Walt Whitman, la influencia
En ese autor en ciernes hay influencias innegables. Una, que lo acompañará por siempre, es la de Whitman, por el que (dice Nicolás Magaril en el ensayo que integra el libro Borges lector), sentía directamente “devoción”. Y, sin embargo, el reencuentro con Buenos Aires lo llevó a Borges a incorporar el léxico porteño, incluso algo impostado, con el que construyó una gran elegía a esa ciudad en la que buscaba exaltar los paisajes más íntimos y cercanos.
La mejor prueba de esto es el poema con el que inicia Fervor de Buenos Aires y se titula Las calles. En él se encuentra una confesión directa desde los primeros versos: “Las calles de Buenos Aires / ya son la entraña de mi alma” (en la versión corregida por el autor esto cambiaría a: “Las calles de Buenos Aires / ya son mi entraña”). Pero luego, hay algo más, una declaración de principios de lo que busca el libro en lo evocativo: “No las ávidas calles, / incómodas de turba y ajetreo, / sino las calles desganadas del barrio, / casi invisibles de habituales”.
Patios, calles, aljibes, arrabales y zaguanes forman parte de la escenografía que Borges levanta en sus poemas, casi todos de verso libre, también seguramente por la influencia del mencionado Whitman y de los ultraístas. Pero de a poco, en medio de esos paisajes, se entrometen personajes de su pasado y del pasado argentino del que se siente parte. Por ejemplo, Juan Manuel de Rosas, ante quien Borges muestra ya un desprecio sosegado (“es menos una injuria que una piedad / demorar su infinita disolución / con limosnas de odio”), que nunca cesará.
Pero junto con esas estampas de una porteña intimidad y el peso de la historia, están también, finalmente, otros temas presentes en este libro inicial. Por un lado —extraño si se mira a Borges en el conjunto de su obra— hay aquí una seguidilla de poemas amorosos, algunos que alcanzan lo conmovedor, como cuando en Ausencia dice: “Desde que te alejaste / cuántos lugares se han tornado vanos / y sin sentido, iguales / a luces en el día”. O en Sábados, que concluye con estos versos: “Tú / que ayer sólo eras toda la hermosura / eres también todo el amor, ahora”.
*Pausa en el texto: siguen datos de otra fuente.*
**src/rtl/hop_sequencer.sv**
```systemverilog
// Carrier-bin hop sequencer: sweeps or walks a hop table, dwelling
// a programmed number of clocks per bin with an optional silent gap.
module hop_sequencer #(
    parameter int TABLE_DEPTH = 16,
    parameter int CNT_W       = 24
) (
    input  logic             CLK,
    input  logic             reset_trigger,
    input  logic             cfg_we,
    input  logic [4:0]       cfg_addr,
    input  logic [CNT_W-1:0] cfg_wdata,
    input  logic             start,
    input  logic             stop,
    output logic [6:0]       bin_sel,
    output logic             tx_en,
    output logic             busy,
    output logic             hop_strobe,
    output logic             done,
    output logic             cfg_err
);

    localparam int IW = (TABLE_DEPTH > 1) ? $clog2(TABLE_DEPTH) : 1;
    localparam logic [4:0] DEPTH5 = 5'(TABLE_DEPTH);

    typedef enum logic [1:0] {
        IDLE,
        LOAD,
        DWELL,
        GAP
    } state_t;

    state_t state_q, state_d;

    logic [1:0]       mode_q;
    logic [6:0]       lo_q;
    logic [6:0]       hi_q;
    logic [CNT_W-1:0] dwell_q;
    logic [CNT_W-1:0] gap_q;
    logic [4:0]       len_q;
    logic [6:0]       tbl_q [TABLE_DEPTH];
    logic             err_q;

    logic [6:0]       pos_q, pos_d;
    logic [6:0]       bin_q, bin_d;
    logic [CNT_W-1:0] cnt_q, cnt_d;
    logic             hop_q, hop_d;
    logic             done_q, done_d;

    logic             tbl_mode;
    logic             loop_en;
    logic [4:0]       len_eff;
    logic [4:0]       last_idx;
    logic             is_last;
    logic [6:0]       first_pos;
    logic [6:0]       step_pos;
    logic [6:0]       adv_pos;
    logic [6:0]       first_bin;
    logic [6:0]       adv_bin;
    logic [CNT_W-1:0] dwell_ld;
    logic             advance;

    assign busy = (state_q != IDLE);

    always_ff @(posedge CLK or posedge reset_trigger) begin
        if (reset_trigger) begin
            mode_q  <= '0;
            lo_q    <= '0;
            hi_q    <= '0;
            dwell_q <= '0;
            gap_q   <= '0;
            len_q   <= '0;
            err_q   <= 1'b0;
            for (int i = 0; i < TABLE_DEPTH; i++) begin
                tbl_q[i] <= '0;
            end
        end else begin
            err_q <= cfg_we && busy;
            if (cfg_we && !busy) begin
                case (cfg_addr)
                    5'd0: mode_q  <= cfg_wdata[1:0];
                    5'd1: lo_q    <= cfg_wdata[6:0];
                    5'd2: hi_q    <= cfg_wdata[6:0];
                    5'd3: dwell_q <= cfg_wdata;
                    5'd4: gap_q   <= cfg_wdata;
                    5'd5: len_q   <= cfg_wdata[4:0];
                    default: begin
                        if (cfg_addr[4] &&
                            ({1'b0, cfg_addr[3:0]} < DEPTH5)) begin
                            tbl_q[cfg_addr[IW-1:0]] <= cfg_wdata[6:0];
                        end
                    end
                endcase
            end
        end
    end

    assign tbl_mode = mode_q[0];
    assign loop_en  = mode_q[1];

    // Zero length means one entry; oversize lengths clamp to the table.
    assign len_eff  = (len_q == 5'd0) ? 5'd1 :
                      (len_q > DEPTH5) ? DEPTH5 : len_q;
    assign last_idx = len_eff - 5'd1;

    assign is_last   = tbl_mode ? (pos_q == {2'b00, last_idx})
                                : (pos_q == hi_q);
    assign first_pos = tbl_mode ? 7'd0 : lo_q;
    assign step_pos  = (tbl_mode || (lo_q <= hi_q)) ? pos_q + 7'd1
                                                     : pos_q - 7'd1;
    assign adv_pos   = is_last ? first_pos : step_pos;
    assign first_bin = tbl_mode ? tbl_q[first_pos[IW-1:0]] : first_pos;
    assign adv_bin   = tbl_mode ? tbl_q[adv_pos[IW-1:0]] : adv_pos;
    assign dwell_ld  = (dwell_q == '0) ? '0 : dwell_q - CNT_W'(1);

    always_comb begin
        state_d = state_q;
        pos_d   = pos_q;
        bin_d   = bin_q;
        cnt_d   = cnt_q;
        hop_d   = 1'b0;
        done_d  = 1'b0;
        advance = 1'b0;

        case (state_q)
            IDLE: begin
                if (start && !stop) begin
                    state_d = LOAD;
                end
            end
            LOAD: begin
                pos_d   = first_pos;
                bin_d   = first_bin;
                hop_d   = 1'b1;
                cnt_d   = dwell_ld;
                state_d = DWELL;
            end
            DWELL: begin
                if (cnt_q != '0) begin
                    cnt_d = cnt_q - CNT_W'(1);
                end else if (gap_q != '0) begin
                    cnt_d   = gap_q - CNT_W'(1);
                    state_d = GAP;
                end else begin
                    advance = 1'b1;
                end
            end
            GAP: begin
                if (cnt_q != '0) begin
                    cnt_d = cnt_q - CNT_W'(1);
                end else begin
                    advance = 1'b1;
                end
            end
            default: state_d = IDLE;
        endcase

        if (advance) begin
            if (is_last && !loop_en) begin
                state_d = IDLE;
                done_d  = 1'b1;
            end else begin
                pos_d   = adv_pos;
                bin_d   = adv_bin;
                hop_d   = 1'b1;
                cnt_d   = dwell_ld;
                state_d = DWELL;
            end
        end

        // Abort wins over everything, including a same-cycle start.
        if (stop && (state_q != IDLE)) begin
            state_d = IDLE;
            pos_d   = pos_q;
            bin_d   = bin_q;
            hop_d   = 1'b0;
            done_d  = 1'b0;
        end
    end

    always_ff @(posedge CLK or posedge reset_trigger) begin
        if (reset_trigger) begin
            state_q <= IDLE;
            pos_q   <= '0;
            bin_q   <= '0;
            cnt_q   <= '0;
            hop_q   <= 1'b0;
            done_q  <= 1'b0;
        end else begin
            state_q <= state_d;
            pos_q   <= pos_d;
            bin_q   <= bin_d;
            cnt_q   <= cnt_d;
            hop_q   <= hop_d;
            done_q  <= done_d;
        end
    end

    assign bin_sel    = bin_q;
    assign tx_en      = (state_q == DWELL);
    assign hop_strobe = hop_q;
    assign done       = done_q;
    assign cfg_err    = err_q;

endmodule

```
**config.mk**
```make
export PLATFORM = sky130hd
export DESIGN_NAME = hop_sequencer
export DESIGN_NICKNAME = d
export VERILOG_FILES = /design/src/rtl/hop_sequencer.sv
export SDC_FILE = /design/constraint.sdc
export NUM_CORES = 1
export LEC_CHECK = 0
export CAP_MARGIN = 20
export CORE_MARGIN = 5
export CORE_UTILIZATION = 62
export DETAILED_ROUTE_END_ITERATION = 12
export GPL_TIMING_DRIVEN = 0
export PLACE_DENSITY_LB_ADDON = 0.15
export SYNTH_ARGS = -nofsm -noshare
export SYNTH_HDL_FRONTEND = slang
export SYNTH_SLANG_ARGS = --single-unit
```
**constraint.sdc**
```tcl
create_clock -name CLK -period 9.3 [get_ports CLK]
set_input_delay 0.93 -clock CLK [delete_from_list [all_inputs] [get_ports CLK]]
set_output_delay 0.93 -clock CLK [all_outputs]
set_load 0.005 [all_outputs]
```
==> flow_metrics.py <==
metrics = {
    "sta": {
        "setup_viol": 0,
        "finalClockSkew_ns": 0.01894,
        "hold_violations": 0,
        "worstMarginPinSlew_ns": 1.136,
        "final.setup.worst_slack_ns": 4.464,
        "holdWs_ns": 0.5044,
        "timing.final.crit_share_pct": 52.00,
        "fin_crit_ns": 4.836,
        "rsz0062_at_grt": "false",
        "fmax_mhz": 206.8,
        "slew_headroom_pct": 23.58,
        "final_max_slew_viol_count": 0,
    },
    "synthesis": {
        "synth_largest_area_cell": "dfrtp_1",
        "synth_edf_count": 0,
        "syn_area_per_cell_um2": 10.29,
        "ys.flop_type": "dfrtp_1",
        "netlist_area_um2": 12900,
        "synth_top_area_share_pct": 43.47,
        "synthArstFlopShare_pct": 100.0,
        "yosysWarnings": 0,
        "syn_nets": 1310,
        "synth_seq_area_share_pct": 43.47,
        "yosys.cell_types.count": 82,
        "synth-seq-cells": 224,
        "synth_cells": 1253,
        "ys_top_cells_by_area": "dfrtp_1 43%, mux2_2 16%, nand2_1 2.9%",
    },
    "pwr": {
        "total_leakage_power_uw": 0.006375,
        "p_sw_uw": 2679,
        "power_frac_clock_pct": 18.6,
        "power.density_nw_per_um2": 398.5,
        "pwr-share-comb_pct": 53.9,
        "p_int_uw": 3146,
        "ir_worst_vdd_mv": 0.2550,
        "swShare_pct": 45.99,
        "seqPwrFrac_pct": 27.5,
    },
    "worst_setup_path": {
        "reg2reg_from": "len_q[2]",
        "r2r_slack_ns": 4.46,
        "crit_top_cell": "a31oi_1",
        "cp-start-kind": "flip-flop",
        "cpMaxStageDelayCell": "a21boi_1",
        "end_kind": "flip-flop",
        "required_ns": 9.71,
        "rr_worst_depth": 13,
        "critPathMaxStageDelay_ns": 0.68,
        "r2r-end": "bin_sel[6]",
        "crit_chain": "nor3_1 > o21bai_1 > ha_1 > and2_1 > o21a_1 > a2111oi_2 > nand4_1 > a21boi_1 > buf_2 > clkbuf_1 > nand3_1 > a31oi_1 > a31oi_1",
        "critPathArrivalTime_ns": 5.24,
        "critPathKind": "flip-flop to flip-flop",
        "crit_fanout": 10,
        "cp_num_buf_inv": 2,
        "path_delay_family": "compound AO/OA/AOI/OAI gates",
    },
    "clock_tree": {
        "htree_levels": 1,
        "clk_path_buf_depth": 3,
        "numCtsBuffers": 25,
        "cts_tree": "built",
        "clkLatencyLatePin_ns": 0.55,
        "clk_pin_slew_ns": 0.06,
        "numClockSinks": 224,
        "cts_setup_buffers": 0,
        "ctsResizeCount": 0,
        "holdBufCountCts": 0,
        "cts_root_buf": "clkbuf_16",
    },
    "global_routing": {
        "grt_usage_pct": 32.45,
        "overflow": 0,
        "grt_pass1_vias": 10550,
        "antenna_found_initial": 0,
        "grt_max_degree": 127,
        "grt_pass1_wl_mm": 60.62,
    },
    "place": {
        "port_buffers": 43,
        "dp_hpwl_mm": 28.05,
        "pre_cts_slack_ns": 4.603,
        "place.gp.congestion": 0.9659,
    },
    "routing": {
        "drt_first_pass_iters": 6,
        "routedWlPerCell_um": 24.50,
        "ant_nets": 0,
        "drt_iter0_markers": 1251,
        "vias": 10880,
        "drc": 0,
        "avgViaCountPerCell": 6.735,
        "wl_mm": 39.57,
    },
    "final_layout": {
        "syn_to_final_growth_pct": 13.34,
        "n_antenna_cell": 0,
        "fin_nets": 1383,
        "register_area_um2": 5605,
        "final.fill_count": 1526,
        "drive_gt1_share_pct": 19.85,
        "multiInputGateArea_um2": 6863,
    },
    "die": {
        "rows": 52,
        "die_x_um": 154.2,
        "dieArea_um2": 23780,
        "start_util_pct": 63.33,
        "io_pins": 46,
        "die_y_um": 154.2,
        "core_area_um2": 20360,
    },
    "min_path": {
        "min_from": "tbl_q[91]",
        "min_path_cells": 1,
        "hold_class": "flip-flop to flip-flop",
        "worstHoldEndpoint": "tbl_q[91]",
    },
    "job": {
        "maxCapViolCount": 0,
    },
    "outcome": {
        "status": "finished clean",
    },
}
==> cell families after synthesis <==
group	count (synthesis)	synth area share, %
muxes	212	18.50
buffers and inverters	101	3.318
AOI/OAI and AO/OA	265	13.87
adders and majority gates	23	2.290
DFF	224	43.47
and+or+nand+nor	363	14.14
xor gates and xnor gates	65	4.414
==> metal layers <==
metal / track usage [%] / wire length (µm)
met5: 0 / 0
met4: 8.495 / 1056
met3: 11.26 / 5107
met2: 47.38 / 16830
met1: 46.57 / 16580
==> how the worst max path moves through the flow <==
| stage | startpoint | endpoint | slack [ns] | cells past startpoint |
|---|---|---|---|---|
| CTS | len_q[2] | bin_sel[6] | 4.56 | 13 |
| global placement | reset_trigger | hi_q[1] | -0.65 | 2 |
| detailed placement | mode_q[0] | bin_sel[0] | 4.60 | 16 |
| finish | len_q[2] | bin_sel[6] | 4.46 | 13 |
| floorplan | reset_trigger | bin_sel[0] | 2.24 | 1 |
| global route | len_q[2] | bin_sel[6] | 4.24 | 13 |
==> layout make-up <==
cell class                 count  share of cell area, %
tap                          270                  2.311
timing repair buffer          46                  3.236
clock inverter                12                  1.387
buffer                        68                  2.080
inverter                      33                 0.8988
clock buffer                  34                  4.785
sequential                   224                  38.35
multi-input combinational    928                  46.95
==> stage by stage <==
stage	utilization, %	std cells	power, µW	instance area [µm²]	TNS (ns)
2_1_floorplan	-	1253	3643	12900	0
3_3_place_gp	67.10	1566	4513	13660	-140.68
3_5_place_dp	67.34	1569	4583	13710	0
4_1_cts	71.77	1615	5696	14620	0
5_1_grt	71.77	1615	6078	14620	0
6_report	71.77	1615	5824	14620	0
==> placed cells by master (no fill, tap or decap), types with 9 or more instances in the layout <==
| cell | n |
|---|---|
| a32oi_1 | 9 |
| nor2b_1 | 11 |
| o22ai_1 | 14 |
| nor3_1 | 35 |
| mux2i_1 | 28 |
| xnor2_1 | 36 |
| clkbuf_1 | 53 |
| nand2b_1 | 10 |
| a211oi_1 | 22 |
| mux2_2 | 181 |
| clkbuf_16 | 25 |
| clkdlybuf4s50_1 | 43 |
| nand2_1 | 99 |
| ha_1 | 22 |
| nor2_1 | 84 |
| nor4_1 | 18 |
| o211ai_1 | 9 |
| a31oi_1 | 10 |
| a22oi_1 | 23 |
| a21oi_1 | 57 |
| nand3_1 | 25 |
| o21ai_0 | 53 |
| buf_2 | 15 |
| inv_1 | 30 |
| nand3b_1 | 12 |
| nand4_1 | 13 |
| dfrtp_1 | 224 |
| or3_1 | 19 |
| xor2_1 | 29 |
==> registers in the layout (all words and copies together), names as in the netlist, 7 cells and up <==
register and cells:
bin_sel 7, cnt_q 24, tbl_q 112, dwell_q 24, pos_q 7, gap_q 24
hi_q 7, lo_q 7
==> Yosys cell counts (all sizes together), types with 25 or more instances <==
| cell | instances |
|---|---|
| inv | 32 |
| mux2i | 28 |
| o21ai | 56 |
| dfrtp | 224 |
| xor2 | 29 |
| nor2 | 85 |
| nand3 | 25 |
| nand2 | 99 |
| mux2 | 181 |
| a21oi | 59 |
| xnor2 | 36 |
| nor3 | 37 |
| clkbuf | 48 |
==> power by group through the flow <==
stage / combinational (µW) / clock [µW] / sequential (µW)
after floorplan: 2140 / 0 / 1500
after global placement: 2930 / 0 / 1580
after detailed placement: 2980 / 0 / 1600
after CTS: 3020 / 1090 / 1580
after global routing: 3310 / 1140 / 1630
final: 3140 / 1080 / 1600
(Power assumes the default switching activity.)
Por otro lado, la preocupación metafísica se empieza a mostrar en este libro inicial de un autor que haría de la filosofía parte de su obra. Por ejemplo, en La rosa, cuando evoca a “la inmarcesible rosa que no canto” en un poema que “se particulariza por poetizar la teoría literaria del escritor maduro”, según Rafael Olea Franco. También hay alusiones a las esencias platónicas en Final de año y sutiles elucubraciones teóricas, como las que destaca Mariana Elola en La Recoleta, donde, según esta ensayista, “Borges deambula por nuestra ciudad con una mirada metafísica que es capaz de posarse en nimiedades para elevarlas a la categoría de creación literaria”.
Borges: el otro, el mismo
Si Fervor de Buenos Aires encerraba ya o no, en su carácter iniciático, todo el poderío que iba a desplegar el autor con el resto de su obra es difícil decirlo desde la perspectiva de lectores admirados por volúmenes de cuentos como Ficciones y El Aleph o poemarios posteriores como El Hacedor, El otro, el mismo o La cifra. Pero, sin dudas, en esos poemas iniciales que están cumpliendo un siglo, el mismo Borges sí se reconocía. Para confirmarlo, basten las propias palabras que él eligió para su prólogo de la reedición de 1969: “He sentido que aquel muchacho que en 1923 lo escribió ya era esencialmente —¿qué significa ‘esencialmente’?— el señor que ahora se resigna o corrige. Somos el mismo. Los dos descreemos del fracaso o el éxito (...). Para mí, Fervor de Buenos Aires prefigura todo lo que haría después”.